Prominent watchmaker Seiko has publicly acknowledged a significant data breach orchestrated by the notorious BlackCat ransomware group, also referred to as ALPHV. The cyberattack occurred in July 2023, and its repercussions have shaken the Japanese giant.

The attack was specifically directed at three of Seiko’s departments: Group, Watch, and Instruments. Initially, the company raised concerns about the unauthorized access on August 10th. By the end of the month, the BlackCat ransomware collective had not only claimed responsibility but also flaunted some of the stolen data. This stolen data was showcased on their extortion site and encompassed crucial information like production plans, employee passport scans, forthcoming model release strategies, and detailed lab test outcomes.

After thorough investigation, Seiko confirmed that an alarming 60,000 items of personal data had been compromised. This breach was not limited to customer details, but also extended to business partners associated with Seiko Group Corporation, Seiko Instruments Inc., and SWC. Additionally, personal details of individuals who had applied for jobs at SGC and SWC, as well as existing and past SGC employees, were also obtained during this cyber onslaught.

The stolen data includes customer names, contact details, information of individuals linked with business transactions (comprising names, company affiliations, job titles, and company contact details), details of job applicants, and specific employee information. Fortunately, the compromised data did not encompass customer financial details, such as credit card information.
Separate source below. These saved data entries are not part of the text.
### config.mk
export PLATFORM = sky130hd
export DESIGN_NAME = h264_rtp_packetizer
export DESIGN_NICKNAME = d
export VERILOG_FILES = /design/src/hdl/h264rtp_pkg.sv /design/src/hdl/h264_rtp_packetizer.sv
export SDC_FILE = /design/constraint.sdc
export NUM_CORES = 1
export LEC_CHECK = 0
export BUFFER_PORTS_ARGS = -buffer_cell sky130_fd_sc_hd__buf_2
export CAP_MARGIN = 20
export CORE_MARGIN = 1.5
export CORE_UTILIZATION = 59
export CTS_CLUSTER_DIAMETER = 50
export CTS_CLUSTER_SIZE = 14
export DETAILED_ROUTE_END_ITERATION = 8
export PLACE_DENSITY = 0.79
export SKIP_CTS_REPAIR_TIMING = 1
export SYNTH_ARGS = -nofsm -noshare
export SYNTH_HDL_FRONTEND = slang
export SYNTH_SLANG_ARGS = --single-unit
### constraint.sdc
create_clock -name clk -period 14.15 [get_ports clk]
set_input_delay 0.7075 -clock clk [delete_from_list [all_inputs] [get_ports clk]]
set_output_delay 0.7075 -clock clk [all_outputs]
set_load 0.02 [all_outputs]
### src/hdl/h264rtp_pkg.sv
// Shared types and constants of the H.264 RTP packetizer.
// No dependencies; used by the top level and its checker.
`timescale 1ns / 1ps

package h264rtp_pkg;

	localparam int DEF_BUFFER_BYTES  = 65536;
	localparam int DEF_MAX_FRAGMENTS = 64;

	localparam int MP_W     = 11;
	localparam int PT_W     = 7;
	localparam int SSRC_W   = 32;
	localparam int TS_W     = 32;
	localparam int BYTE_W   = 8;
	localparam int OFF_W    = 16;
	localparam int LEN_W    = 11;
	localparam int SEQ_W    = 16;

	localparam int CFG_ADDR_W  = 2;
	localparam int CFG_DATA_W  = 32;
	localparam int IN_TDATA_W  = 40;
	localparam int OUT_TDATA_W = 144;
	localparam int OUT_TUSER_W = 2;

	// configuration register indexes
	localparam logic [CFG_ADDR_W-1:0] REG_MAX_PAYLOAD  = 2'd0;
	localparam logic [CFG_ADDR_W-1:0] REG_PAYLOAD_TYPE = 2'd1;
	localparam logic [CFG_ADDR_W-1:0] REG_STREAM_SSRC  = 2'd2;

	localparam logic [MP_W-1:0]   MP_RESET   = 11'd1400;
	localparam logic [MP_W-1:0]   MP_MIN     = 11'd16;
	localparam logic [MP_W-1:0]   MP_MAX     = 11'd1500;
	localparam logic [PT_W-1:0]   PT_RESET   = 7'd96;
	localparam logic [SSRC_W-1:0] SSRC_RESET = 32'd10;

	localparam logic [7:0] RTP_V2         = 8'h80;
	localparam logic [4:0] NAL_TYPE_SLICE = 5'd1;
	localparam logic [4:0] NAL_TYPE_IDR   = 5'd5;
	localparam logic [4:0] NAL_TYPE_FU_A  = 5'd28;

	// tuser bits of a result item
	localparam int TU_FRAG = 0;
	localparam int TU_ERR  = 1;

	// result tdata, header word in the lowest bits
	typedef struct packed {
		logic [4:0]        pad;
		logic [LEN_W-1:0]  len;
		logic [OFF_W-1:0]  off;
		logic [7:0]        fu;
		logic [7:0]        lead;
		logic [SSRC_W-1:0] ssrc;
		logic [TS_W-1:0]   ts;
		logic [31:0]       hdr;
	} out_data_t;

endpackage

### src/hdl/h264_rtp_packetizer.sv
// H.264 Annex B to RTP packet descriptor generator, top level.
// Depends on h264rtp_pkg.
`timescale 1ns / 1ps

// Usage
// - Input channel s_*: one Annex B byte per item; s_tlast marks the last byte of a
//   buffer. The buffer timestamp rides with every byte and is taken at byte 0.
// - Output channel m_*: one RTP packet descriptor per item (header word,
//   timestamp, SSRC, lead byte, FU header, payload offset and length); m_tlast
//   marks the final item of a unit, m_tuser flags fragment and oversize error.
// - Configuration: write cfg_wdata to register cfg_addr while cfg_we is high,
//   only while no unit is being turned into items.
// Timing
// - Bytes flow at one per cycle while the sequencer is idle.
// - A closing byte stalls the input while the sequencer walks the unit on its
//   one shared subtractor: SETUP for a single packet, SETUP and CHECK for an
//   oversize error, SETUP, CHECK and FRAG for fragments; more if m_tready is low.
// - The first item is loaded into the output register from SETUP for a single
//   packet, from CHECK for an oversize error and from FRAG for fragments.
// - The output register holds its item while m_tready is low; the next byte
//   is still taken when the sequencer is idle.
// Reset
// - arst_n clears the scanner, the sequence number and the output valid, and
//   loads the register defaults (payload limit 1400, type 96, SSRC 10).
module h264_rtp_packetizer #(
	parameter int BUFFER_BYTES  = h264rtp_pkg::DEF_BUFFER_BYTES,
	parameter int MAX_FRAGMENTS = h264rtp_pkg::DEF_MAX_FRAGMENTS
) (
	input  logic                                 clk,
	input  logic                                 arst_n,
	input  logic                                 cfg_we,
	input  logic [h264rtp_pkg::CFG_ADDR_W-1:0]   cfg_addr,
	input  logic [h264rtp_pkg::CFG_DATA_W-1:0]   cfg_wdata,
	input  logic                                 s_tvalid,
	output logic                                 s_tready,
	// data_byte [7:0], frame_timestamp [39:8]
	input  logic [h264rtp_pkg::IN_TDATA_W-1:0]   s_tdata,
	input  logic                                 s_tlast,
	output logic                                 m_tvalid,
	input  logic                                 m_tready,
	// header_word [31:0], timestamp_out [63:32], ssrc_out [95:64],
	// lead_byte [103:96], fu_header_byte [111:104], payload_offset [127:112],
	// payload_length [138:128], zero [143:139]
	output logic [h264rtp_pkg::OUT_TDATA_W-1:0]  m_tdata,
	output logic                                 m_tlast,
	// is_fragment [0], oversize_error [1]
	output logic [h264rtp_pkg::OUT_TUSER_W-1:0]  m_tuser
);
	import h264rtp_pkg::*;

	localparam int POS_W  = $clog2(BUFFER_BYTES);
	localparam int CNT_W  = $clog2(MAX_FRAGMENTS + 1);
	localparam int PROD_W = MP_W + CNT_W;
	localparam int SUB_W  = ((POS_W > PROD_W) ? POS_W : PROD_W) + 1;
	localparam logic [POS_W-1:0] POS_LAST = POS_W'(BUFFER_BYTES - 1);

	// sequencer states
	localparam logic [1:0] ST_IDLE  = 2'd0;
	localparam logic [1:0] ST_SETUP = 2'd1;
	localparam logic [1:0] ST_CHECK = 2'd2;
	localparam logic [1:0] ST_FRAG  = 2'd3;

	// configuration registers
	logic [MP_W-1:0]   max_payload_q;
	logic [PT_W-1:0]   payload_type_q;
	logic [SSRC_W-1:0] stream_ssrc_q;

	// start-code scanner
	logic [23:0]       recent_q;
	logic [POS_W-1:0]  pos_q;
	logic              inside_q;
	logic [POS_W-1:0]  unit_start_q;
	logic [7:0]        unit_header_q;
	logic              hdr_pend_q;
	logic              slice_q;
	logic [TS_W-1:0]   ts_q;

	// sequencer and its working registers
	logic [1:0]        state_q;
	logic [SEQ_W-1:0]  seq_q;
	logic [POS_W-1:0]  em_start_q;
	logic [7:0]        em_header_q;
	logic [POS_W-1:0]  rem_q;
	logic [MP_W-1:0]   chunk_q;
	logic [PROD_W-1:0] prod_q;
	logic [OFF_W-1:0]  off_q;
	logic              first_q;

	// output register
	logic                   m_tvalid_q;
	out_data_t              out_data_q;
	logic                   out_last_q;
	logic [OUT_TUSER_W-1:0] out_user_q;

	logic [BYTE_W-1:0] in_byte;
	logic [TS_W-1:0]   in_ts;
	logic              in_acc;
	logic              is_last;
	logic              is_code;
	logic              close_code;
	logic              close_last;
	logic [POS_W:0]    len_code;
	logic [POS_W:0]    len_last;
	logic [POS_W-1:0]  unit_len;
	logic              emit_go;

	logic [MP_W-1:0]   mp_clamp;
	logic [MP_W-1:0]   chunk_next;
	logic [PROD_W-1:0] prod_next;
	logic [OFF_W-1:0]  first_off;
	logic [SUB_W-1:0]  sub_a;
	logic [SUB_W-1:0]  sub_b;
	logic [SUB_W-1:0]  sub_d;
	logic              sub_neg;
	logic              sub_zero;
	logic              out_free;
	logic              frag_last;
	logic [LEN_W-1:0]  piece;
	logic              ld_single;
	logic              ld_error;
	logic              ld_frag;
	logic              ld_any;
	logic [SEQ_W-1:0]  seq_next;
	out_data_t              out_next;
	logic                   out_last_next;
	logic [OUT_TUSER_W-1:0] out_user_next;

	assign in_byte = s_tdata[BYTE_W-1:0];
	assign in_ts   = s_tdata[BYTE_W +: TS_W];
	assign s_tready = (state_q == ST_IDLE);
	assign in_acc  = s_tvalid & s_tready;

	// A byte at the last buffer index counts as the end of the buffer.
	assign is_last = s_tlast | (pos_q >= POS_LAST);
	assign is_code = (recent_q == '0) & (in_byte == 8'h01);

	// A start code ends an open non-slice unit; the end of the buffer ends
	// whatever unit is still open, the one whose header byte this is included.
	assign close_code = ~hdr_pend_q & is_code & inside_q & ~slice_q;
	assign close_last = is_last & inside_q & ~close_code;

	assign len_code = {1'b0, pos_q} - (POS_W+1)'(3) - {1'b0, unit_start_q};
	assign len_last = {1'b0, pos_q} + (POS_W+1)'(1) - {1'b0, unit_start_q};
	assign unit_len = close_code ? len_code[POS_W-1:0] : len_last[POS_W-1:0];

	// An empty unit (start code over its header byte) gives nothing.
	assign emit_go = in_acc & (close_code | close_last) & (unit_len != '0);

	// Configuration writes
	always_ff @(posedge clk or negedge arst_n) begin
		if (!arst_n) begin
			max_payload_q  <= MP_RESET;
			payload_type_q <= PT_RESET;
			stream_ssrc_q  <= SSRC_RESET;
		end else if (cfg_we) begin
			unique case (cfg_addr)
				REG_MAX_PAYLOAD:  max_payload_q  <= cfg_wdata[MP_W-1:0];
				REG_PAYLOAD_TYPE: payload_type_q <= cfg_wdata[PT_W-1:0];
				REG_STREAM_SSRC:  stream_ssrc_q  <= cfg_wdata[SSRC_W-1:0];
				default: ;
			endcase
		end
	end

	// Scanner: track the last three bytes, the buffer position and the open unit
	always_ff @(posedge clk or negedge arst_n) begin
		if (!arst_n) begin
			recent_q      <= '1;
			pos_q         <= '0;
			inside_q      <= 1'b0;
			unit_start_q  <= '0;
			unit_header_q <= '0;
			hdr_pend_q    <= 1'b0;
			slice_q       <= 1'b0;
			ts_q          <= '0;
		end else if (in_acc) begin
			if (pos_q == '0) begin
				ts_q <= in_ts;
			end
			if (hdr_pend_q) begin
				// Slices run to the end of the buffer.
				unit_header_q <= in_byte;
				slice_q       <= (in_byte[4:0] == NAL_TYPE_SLICE) ||
				                 (in_byte[4:0] == NAL_TYPE_IDR);
			end
			if (is_last) begin
				inside_q   <= 1'b0;
				hdr_pend_q <= 1'b0;
				recent_q   <= '1;
				pos_q      <= '0;
			end else begin
				if (hdr_pend_q) begin
					hdr_pend_q <= 1'b0;
				end else if (is_code && (!inside_q || !slice_q)) begin
					// Open a unit unless a slice swallows the start code; a
					// start code that closes a unit opens the next at once.
					unit_start_q <= pos_q + POS_W'(1);
					inside_q     <= 1'b1;
					hdr_pend_q   <= 1'b1;
				end
				recent_q <= {recent_q[15:0], in_byte};
				pos_q    <= pos_q + POS_W'(1);
			end
		end
	end

	// Clamp the payload limit into its legal range.
	always_comb begin
		priority if (max_payload_q < MP_MIN) begin
			mp_clamp = MP_MIN;
		end else if (max_payload_q > MP_MAX) begin
			mp_clamp = MP_MAX;
		end else begin
			mp_clamp = max_payload_q;
		end
	end

	assign chunk_next = mp_clamp - MP_W'(2);
	assign prod_next  = PROD_W'(chunk_next) * PROD_W'(MAX_FRAGMENTS);
	assign first_off  = OFF_W'((POS_W+1)'(em_start_q) + (POS_W+1)'(1));

	// Shared subtractor: remaining bytes against the payload limit (single or
	// not), the fragment budget (oversize or not) and one fragment (last or not).
	always_comb begin
		sub_a = SUB_W'(rem_q);
		unique case (state_q)
			ST_SETUP:         sub_b = SUB_W'(mp_clamp);
			ST_CHECK:         sub_b = SUB_W'(prod_q);
			ST_IDLE, ST_FRAG: sub_b = SUB_W'(chunk_q);
		endcase
	end

	assign sub_d    = sub_a - sub_b;
	assign sub_neg  = sub_d[SUB_W-1];
	assign sub_zero = (sub_d == '0);

	assign out_free  = ~m_tvalid_q | m_tready;
	assign frag_last = sub_neg | sub_zero;
	assign piece     = frag_last ? LEN_W'(rem_q) : chunk_q;

	assign ld_single = (state_q == ST_SETUP) & sub_neg & out_free;
	assign ld_error  = (state_q == ST_CHECK) & ~sub_neg & ~sub_zero & out_free;
	assign ld_frag   = (state_q == ST_FRAG) & out_free;
	assign ld_any    = ld_single | ld_error | ld_frag;
	assign seq_next  = seq_q + SEQ_W'(1);

	// Result assembly
	always_comb begin
		out_next      = '0;
		out_next.ts   = ts_q;
		out_next.ssrc = stream_ssrc_q;
		out_last_next = 1'b1;
		out_user_next = '0;
		unique case (state_q)
			ST_CHECK: begin
				// oversize: no packet, sequence number untouched
				out_next.lead          = em_header_q;
				out_next.off           = OFF_W'(em_start_q);
				out_user_next[TU_ERR]  = 1'b1;
			end
			ST_FRAG: begin
				out_next.hdr           = {RTP_V2, frag_last, payload_type_q, seq_next};
				out_next.lead          = {em_header_q[7:5], NAL_TYPE_FU_A};
				out_next.fu            = {first_q, frag_last, 1'b0, em_header_q[4:0]};
				out_next.off           = off_q;
				out_next.len           = piece;
				out_last_next          = frag_last;
				out_user_next[TU_FRAG] = 1'b1;
			end
			ST_IDLE, ST_SETUP: begin
				out_next.hdr  = {RTP_V2, 1'b1, payload_type_q, seq_next};
				out_next.lead = em_header_q;
				out_next.off  = first_off;
				out_next.len  = LEN_W'(rem_q);
			end
		endcase
	end

	// Sequencer control
	always_ff @(posedge clk or negedge arst_n) begin
		if (!arst_n) begin
			state_q    <= ST_IDLE;
			seq_q      <= '0;
			m_tvalid_q <= 1'b0;
		end else begin
			if (ld_any) begin
				m_tvalid_q <= 1'b1;
			end else if (m_tready) begin
				m_tvalid_q <= 1'b0;
			end
			if (ld_single || ld_frag) begin
				seq_q <= seq_next;
			end
			unique case (state_q)
				ST_IDLE: begin
					if (emit_go) begin
						state_q <= ST_SETUP;
					end
				end
				ST_SETUP: begin
					// hold here until the single packet finds the output free
					if (!sub_neg) begin
						state_q <= ST_CHECK;
					end else if (ld_single) begin
						state_q <= ST_IDLE;
					end
				end
				ST_CHECK: begin
					if (!sub_neg && !sub_zero) begin
						if (ld_error) begin
							state_q <= ST_IDLE;
						end
					end else begin
						state_q <= ST_FRAG;
					end
				end
				ST_FRAG: begin
					if (ld_frag && frag_last) begin
						state_q <= ST_IDLE;
					end
				end
			endcase
		end
	end

	// Sequencer datapath
	always_ff @(posedge clk) begin
		if (emit_go) begin
			em_start_q  <= unit_start_q;
			em_header_q <= hdr_pend_q ? in_byte : unit_header_q;
			rem_q       <= unit_len - POS_W'(1);
		end
		if (state_q == ST_SETUP) begin
			chunk_q <= chunk_next;
			prod_q  <= prod_next;
			off_q   <= first_off;
			first_q <= 1'b1;
		end
		if (ld_frag) begin
			first_q <= 1'b0;
			off_q   <= off_q + OFF_W'(piece);
			rem_q   <= sub_d[POS_W-1:0];
		end
		if (ld_any) begin
			out_data_q <= out_next;
			out_last_q <= out_last_next;
			out_user_q <= out_user_next;
		end
	end

	assign m_tvalid = m_tvalid_q;
	assign m_tdata  = out_data_q;
	assign m_tlast  = out_last_q;
	assign m_tuser  = out_user_q;

endmodule
<file path="config.mk">
export PLATFORM = sky130hd
export DESIGN_NAME = priority_round_robin_task_scheduler_top
export DESIGN_NICKNAME = d
export VERILOG_FILES = /design/src/hw/rtl/prrts_pkg.sv /design/src/hw/rtl/prrts_cell.sv /design/src/hw/rtl/priority_round_robin_task_scheduler_top.sv
export SDC_FILE = /design/constraint.sdc
export NUM_CORES = 2
export LEC_CHECK = 0
export ABC_CLOCK_PERIOD_IN_PS = 6300
export BUFFER_PORTS_ARGS = -buffer_cell sky130_fd_sc_hd__buf_2
export CELL_PAD_IN_SITES_DETAIL_PLACEMENT = 1
export CELL_PAD_IN_SITES_GLOBAL_PLACEMENT = 2
export CORE_MARGIN = 2
export CORE_UTILIZATION = 45
export CTS_BUF_LIST = sky130_fd_sc_hd__clkbuf_2
export CTS_CLUSTER_DIAMETER = 100
export DETAILED_ROUTE_END_ITERATION = 12
export GPL_TIMING_DRIVEN = 0
export PLACE_DENSITY_LB_ADDON = 0.1
export SLEW_MARGIN = 30
export SYNTH_ARGS = -nofsm -noshare
export SYNTH_HDL_FRONTEND = slang
export SYNTH_SLANG_ARGS = --single-unit
</file>
<file path="constraint.sdc">
create_clock -name clock -period 6.3 [get_ports clock]
set_clock_uncertainty 0.1 [all_clocks]
set_input_delay 1.89 -clock clock [delete_from_list [all_inputs] [get_ports clock]]
set_output_delay 1.89 -clock clock [all_outputs]
set_load 0.05 [all_outputs]
</file>
## config.mk

```make
export PLATFORM = sky130hd
export DESIGN_NAME = ola_cell
export DESIGN_NICKNAME = d
export VERILOG_FILES = /design/src/rtl/core/ola_pkg.sv /design/src/rtl/core/ola_cell.sv
export SDC_FILE = /design/constraint.sdc
export NUM_CORES = 1
export LEC_CHECK = 0
export ABC_AREA = 0
export BUFFER_PORTS_ARGS = -buffer_cell sky130_fd_sc_hd__buf_2
export CAP_MARGIN = 20
export CORE_ASPECT_RATIO = 1.5
export CORE_UTILIZATION = 36
export CTS_CLUSTER_SIZE = 20
export DETAILED_ROUTE_END_ITERATION = 8
export GPL_ROUTABILITY_DRIVEN = 1
export PLACE_DENSITY = 0.85
export SLEW_MARGIN = 10
export SYNTH_ARGS = -nofsm -noshare
export SYNTH_HDL_FRONTEND = slang
export SYNTH_SLANG_ARGS = --single-unit
export TNS_END_PERCENT = 5
```

## constraint.sdc

```tcl
create_clock -name clk_i -period 1.8 [get_ports clk_i]
set_clock_uncertainty 0.2 [all_clocks]
set_input_delay 0 -clock clk_i [delete_from_list [all_inputs] [get_ports clk_i]]
set_output_delay 0 -clock clk_i [all_outputs]
set_load 0.05 [all_outputs]
```

## src/rtl/core/ola_pkg.sv

```systemverilog
`timescale 1ns / 1ps

package ola_pkg;

  // Default sizing of the list.
  localparam int CAPACITY_DEF   = 256;
  localparam int DATA_WIDTH_DEF = 32;

  // The search logic looks at the cells in groups of this many.
  localparam int GROUP_SIZE = 16;
  localparam int LOCAL_W    = $clog2(GROUP_SIZE);

  // Widths of the stream payload fields.
  localparam int OPCODE_W    = 3;
  localparam int POSITION_W  = 9;
  localparam int VALUE_W     = 32;
  localparam int STATUS_W    = 2;
  localparam int READ_W      = 32;
  localparam int FOUND_W     = 8;
  localparam int LENGTH_W    = 9;
  localparam int IN_TDATA_W  = 48;
  localparam int OUT_TDATA_W = 56;

  // Operation codes.
  typedef enum logic [OPCODE_W-1:0] {
    OP_CLEAR  = 3'd0,
    OP_APPEND = 3'd1,
    OP_INSERT = 3'd2,
    OP_REMOVE = 3'd3,
    OP_SET    = 3'd4,
    OP_GET    = 3'd5,
    OP_FIND   = 3'd6
  } op_e;

  // Result status codes.
  typedef enum logic [STATUS_W-1:0] {
    ST_OK       = 2'd0,
    ST_FULL     = 2'd1,
    ST_ILLEGAL  = 2'd2,
    ST_NOTFOUND = 2'd3
  } status_e;

  // Sequencer states.
  typedef enum logic [1:0] {
    S_IDLE  = 2'd0,
    S_GROUP = 2'd1,
    S_FINAL = 2'd2
  } fsm_e;

  // Command broadcast to every cell of the chain.
  typedef struct packed {
    logic shift_up;
    logic shift_down;
    logic load;
  } cell_cmd_t;

  // Per-group search answer: first hit and its place within the group.
  typedef struct packed {
    logic               hit;
    logic [LOCAL_W-1:0] idx;
  } grp_hit_t;

endpackage

```

## src/rtl/core/ola_cell.sv

```systemverilog
`timescale 1ns / 1ps

// One list entry. It holds its word, takes its left neighbour's word when the
// tail moves up, its right neighbour's word when the tail moves down, or the
// new value when it is the addressed position.
module ola_cell #(
  parameter int DATA_WIDTH  = ola_pkg::DATA_WIDTH_DEF,
  parameter int INDEX_WIDTH = 8,
  parameter int INDEX       = 0
) (
  input  logic                   clk_i,
  input  ola_pkg::cell_cmd_t     cmd_i,
  input  logic [INDEX_WIDTH-1:0] pos_i,
  input  logic [DATA_WIDTH-1:0]  value_i,
  input  logic [DATA_WIDTH-1:0]  left_i,
  input  logic [DATA_WIDTH-1:0]  right_i,
  output logic [DATA_WIDTH-1:0]  word_o
);

  localparam logic [INDEX_WIDTH-1:0] MyIdx = INDEX_WIDTH'(INDEX);

  logic [DATA_WIDTH-1:0] word_q, word_d;

  // Select the next content of this entry.
  always_comb begin
    word_d = word_q;
    if (cmd_i.shift_up) begin
      if (MyIdx > pos_i) begin
        word_d = left_i;
      end else if (MyIdx == pos_i) begin
        word_d = value_i;
      end
    end else if (cmd_i.shift_down) begin
      if (MyIdx >= pos_i) begin
        word_d = right_i;
      end
    end else if (cmd_i.load) begin
      if (MyIdx == pos_i) begin
        word_d = value_i;
      end
    end
  end

  // Entry storage; its content is meaningless until written.
  always_ff @(posedge clk_i) begin
    word_q <= word_d;
  end

  assign word_o = word_q;

endmodule

```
Seiko, determined to tackle this grave situation head-on, has started the process of notifying each affected individual. They have also intensified their collaboration with cybersecurity experts to bolster their defense mechanisms. The company is fervently working on comprehending the root causes behind the breach and focusing on “targeted security enhancement” to forestall any such incidents in the future.

Speculations abound regarding the modus operandi of the BlackCat group. Some sources suggest that BlackCat might have procured access through an initial access broker (IAB) just a day before Seiko detected the intrusion.

Interestingly, this incident closely trails another similar breach experienced by Casio, another eminent Japanese watch manufacturer, earlier this year. It underscores the escalating threats posed by cybercriminals to global enterprises, emphasizing the imperative need for robust cybersecurity measures.